- [Task description]
The answer must be an exact transcription of every record.

Segment Start: Data

==> src/rtl/flit_pkg.sv <==
// rtl/flit_pkg.sv - shared flit type codes, field positions and defaults for the flit demux
package flit_pkg;

   typedef enum logic [1:0] {
      FLIT_NONE = 2'b00,
      FLIT_HEAD = 2'b01,
      FLIT_DATA = 2'b10,
      FLIT_TAIL = 2'b11
   } flit_type_e;

   typedef enum logic [1:0] {
      ST_IDLE  = 2'b00,
      ST_BUSY0 = 2'b01,
      ST_BUSY1 = 2'b10
   } route_state_e;

   localparam int TYPE_W        = 2;
   localparam int DEST_W        = 32;
   localparam int DATAW_DEF     = 66;
   localparam int VCHW_DEF      = 1;
   localparam int DEPTH_DEF     = 4;
   localparam int ROUTE_BIT_DEF = 0;

endpackage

Segment End: Data

- [Reply to the task]
==> src/rtl/flit_pkg.sv <==
// rtl/flit_pkg.sv - shared flit type codes, field positions and defaults for the flit demux
package flit_pkg;

   typedef enum logic [1:0] {
      FLIT_NONE = 2'b00,
      FLIT_HEAD = 2'b01,
      FLIT_DATA = 2'b10,
      FLIT_TAIL = 2'b11
   } flit_type_e;

   typedef enum logic [1:0] {
      ST_IDLE  = 2'b00,
      ST_BUSY0 = 2'b01,
      ST_BUSY1 = 2'b10
   } route_state_e;

   localparam int TYPE_W        = 2;
   localparam int DEST_W        = 32;
   localparam int DATAW_DEF     = 66;
   localparam int VCHW_DEF      = 1;
   localparam int DEPTH_DEF     = 4;
   localparam int ROUTE_BIT_DEF = 0;

endpackage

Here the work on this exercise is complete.